The Midrash is similar to the words of the Mechilta (although there it is abbreviated) on the verse “Draw and take for yourselves a sheep and offer the Pesach sacrifice” (Shemot 12; 21). What does it mean ‘to draw’? Withdraw from your idolatry (i.e. from sacrificing to idols) and offer the Pesach sacrifice to G-d.
Even more than this, the basic idea of the Rambam is in the Torah itself in Parshat Acharei Mot. After it finishes discussing the obligation to bring sacrifices to the Ohel Moed it states: “You shall bring them there so that ou shall no longer offer sacrifices to the demons which you lust after”. What could be more explicit than that?
It is also clear from the Talmud (Temura) on the verse in Pinchas “Be careful to offer my sacrifice, my food” – to me and not to any other master. These few words contain the same deep and long idea of the Rambam.
Therefore it is unfortunate that the Ramban chose to use this idea as a stick with which to beat the Rambam. It is an idea which is explicit in the Torah, Talmud, Midrash and Mechilta. If he has a difficulty with this idea he should have tried to explain the text of the Chumash to answer his difficulty rather than dishonouring the Rambam.
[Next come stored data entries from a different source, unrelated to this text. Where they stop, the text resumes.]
Background: an optimization exercise with open tools, aiming at small area and a short achievable clock period. Do not read the settings as production practice. No activity file was given, so power comes from the tool's default toggle rates.

==> inputs of run a <==
Design rate_ctl, start of the top module:
module rate_ctl (
    input  wire               clk,
    input  wire               rst,         
    input  wire [1:0]         rate_sel,    
    input  wire               minphase,    
    input  wire               in_valid,
    input  wire signed [17:0] in_data,
    output reg                out_valid,
    output reg  signed [17:0] out_data
);
    wire              acc = in_valid & ~rst;    
    reg        [1:0]  rs;         
    reg               cfgh;
    reg        [2:0]  cfgc;
    wire              cfg = cfgh;
    always @(posedge clk) begin
        if (rst) cfgh <= minphase;
        cfgc <= {cfgc[1:0], minphase};
        rs   <= rate_sel;
    end
    reg               vB;
    reg        [1:0]  tB;
    reg        [35:0] P0, P1;                  
    wire       [35:0] S0, S1;
    hb_fix u_fix (.P0(P0), .P1(P1), .S0(S0), .S1(S1));
    wire       [35:0] S;                       
    hb_add36 u_add (.a(S0), .b(S1), .s(S));
    wire       [16:0] zx  = S0[16:0] ^ S1[16:0];
    wire       [16:0] zo  = {S0[15:0] | S1[15:0], 1'b0};
    wire              tie = (zx == zo);
    wire       [18:0] r   = {S[35:18], S[17] & ~tie};
    wire       [17:0] y   = (r[18] != r[17]) ? {r[18], {17{~r[18]}}} : r[17:0];
    reg        [179:0] h1e;
    reg        [89:0]  h1o;
    reg                par1;
    reg        [3:0]   cnt1;
    reg                j1;
    wire               push1 = acc & (rs != 2'd0);
    wire               new1  = push1 & ~par1;
    always @(posedge clk) begin
        if (push1 & ~par1) h1e <= {h1e[161:0], in_data};
        if (push1 &  par1) h1o <= {h1o[71:0], in_data};
        if (rst) begin
            par1 <= 1'b0;
            cnt1 <= 4'd0;
            j1   <= 1'b0;
        end else begin
            par1 <= par1 ^ push1;
            if (push1 & ~par1 & (cnt1 != 4'd10)) cnt1 <= cnt1 + 4'd1;
            j1   <= new1;
        end
    end
    wire               push2 = vB & (tB == 2'd1) & rs[1];
    wire               push3 = vB & (tB == 2'd2) & (rs == 2'd3);
    reg        [179:0] h2e, h3e;
    reg        [89:0]  h2o, h3o;
    reg        [17:0]  h3p;
    reg                par2, par3;
    reg        [3:0]   cnt2, cnt3;
    reg                pend2, pend3;      
  ...
==> flow/config.mk <==
export PLATFORM = sky130hd
export DESIGN_NAME = rate_ctl
export DESIGN_NICKNAME = rate_ctl
export VERILOG_FILES = /design/flow/design.v
export SDC_FILE = /design/flow/constraint.sdc
export NUM_CORES = 4
export LEC_CHECK = 0
export ABC_CLOCK_PERIOD_IN_PS = 5000
export CAP_MARGIN = 20
export CORE_MARGIN = 2
export CORE_UTILIZATION = 65
export CTS_BUF_LIST = sky130_fd_sc_hd__clkbuf_8
export CTS_CLUSTER_DIAMETER = 60
export CTS_CLUSTER_SIZE = 14
export PLACE_DENSITY = 0.75
export SLEW_MARGIN = 20
export SYNTH_HIERARCHICAL = 1
==> flow/constraint.sdc <==
create_clock -name core_clock -period 20.0 [get_ports {clk}]
set_input_delay 4.0000 -clock core_clock [delete_from_list [all_inputs] [get_ports {clk}]]
set_output_delay 4.0000 -clock core_clock [all_outputs]
set_load 0.01 [all_outputs]
standard.sh (not shown) runs the stock make flow with config.mk's settings and CLKGATE_MAP_FILE= SYNTH_SCRIPT=/design/flow/synth_recipe.tcl, a recipe that flattens the netlist after the stock synthesis.
==> flow/flow/run.sh <==
#!/bin/bash
# Layout flow: the standard ORFS flow with two changes.
#  - the port buffers are buf_4 cells instead of the resizer's default pick;
#  - timing repair aims for a setup slack of SETUP_SLACK_MARGIN ns, well above 0,
#    so the design is sized for the shortest period it can reach. The clock and
#    constraints are the standard flow's, unchanged.
# Each tool's output goes to the ORFS logs under orfs/logs; the make output to
# standard.log in the work folder.
set -euo pipefail
cd "$(dirname "$0")/.."
export BUFFER_PORTS_ARGS="-buffer_cell sky130_fd_sc_hd__buf_4"
export SETUP_SLACK_MARGIN=$(cat flow/margin.txt)
bash standard.sh > standard.log 2>&1
==> flow/flow/margin.txt <==
14.8
==> run b: changes against run a <==
Settings changed: CORE_UTILIZATION 65 to 75, PLACE_DENSITY 0.75 to 0.85.
==> comparison table <==
quantity                                                                      run b           run a
Y dimension of the die                                                       272 um          292 um
Initial cell density of the core                                              0.756           0.657
Half-perimeter wire length after placement                                   123 mm          120 mm
Total placed cells including tap cells                                         4523            4645
RePlAce Congestion                                                             1.03           0.989
Post-synthesis cell area                                                 53800 um^2      53800 um^2
Gates resized, CTS repair                                                        51              57
IO Port Bufs                                                                     42              42
Maximum number of buffers from clock root to sink                                 3               3
Placed inst area                                                         54000 um^2      54100 um^2
Synthesized netlist cell count                                                 3787            3787
Worst Setup Slack post-DPL                                                 12610 ps        12420 ps
Floorplan row count                                                              98             105
I/O pin cnt                                                                      43              43
Syn_area_per_cell                                                         14.2 um^2       14.2 um^2
Number of buffers added for setup after CTS                                       8               3
Max H-tree Level                                                                  3               3
Count of warnings emitted by yosys                                                7               7
Clock root buffer                                                          clkbuf_8        clkbuf_8
Outcome                                                   aborted with a tool error  finished clean
Last stage reached                                                          5_1_grt               -
Number of buffers added by the clock tree synthesis step                         91              93
Number of hold buffers added after CTS                                            0               0
Number of sinks handled by clock tree synthesis                                1066            1066
Horizontal die dimension                                                     272 um          292 um
Function was not checked in any run of this note: the RTL went through the layout flow alone.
Regarding the Ramban’s challenge from the sacrifices of Cain and Abel (and Adam) we have already said that it is ‘apparently’ a difficulty. The word ‘apparently’ was intentional because the truth is that there is no difficulty at all. The desire for idolatry was from the time of creation. We can perhaps explain the reason and basis for this desire. Originally the relationship between G-d and people was so close and apparent that it was almost like the relationship between two people. People would speak with G-d almost like with close friends and near acquaintances, like we find many times in the book of Bereishit, and like G-d spoke later with Moshe. The verse states “G-d spoke with Moshe face to face like a person speaks with his friend” (Ki Tissa). Because of this closeness they held the mistaken idea that it was possible to honour and give gifts to G-d through physical offerings. They thought that sacrifices was in some way giving glory to G-d.
After the later generations started worshipping idols they retained their earlier custom of offering sacrifices, and added many more kinds of sacrifices, details and rituals, as is normal when you have many people with false ideas. This concept reached Egypt and the Israelites became infected with this idea because of their intermingling with the Egyptians. They learnt from their hosts about sacrificing to idols and statues. Therefore now, in the desert, they were commanded to separate from them. Since it was difficult for them to separate from what had been their custom for centuries, therefore G-d gave them a way of transforming this idea into a holy one, as explained above.
G-d should forgive the Ramban for his attack on the Rambam.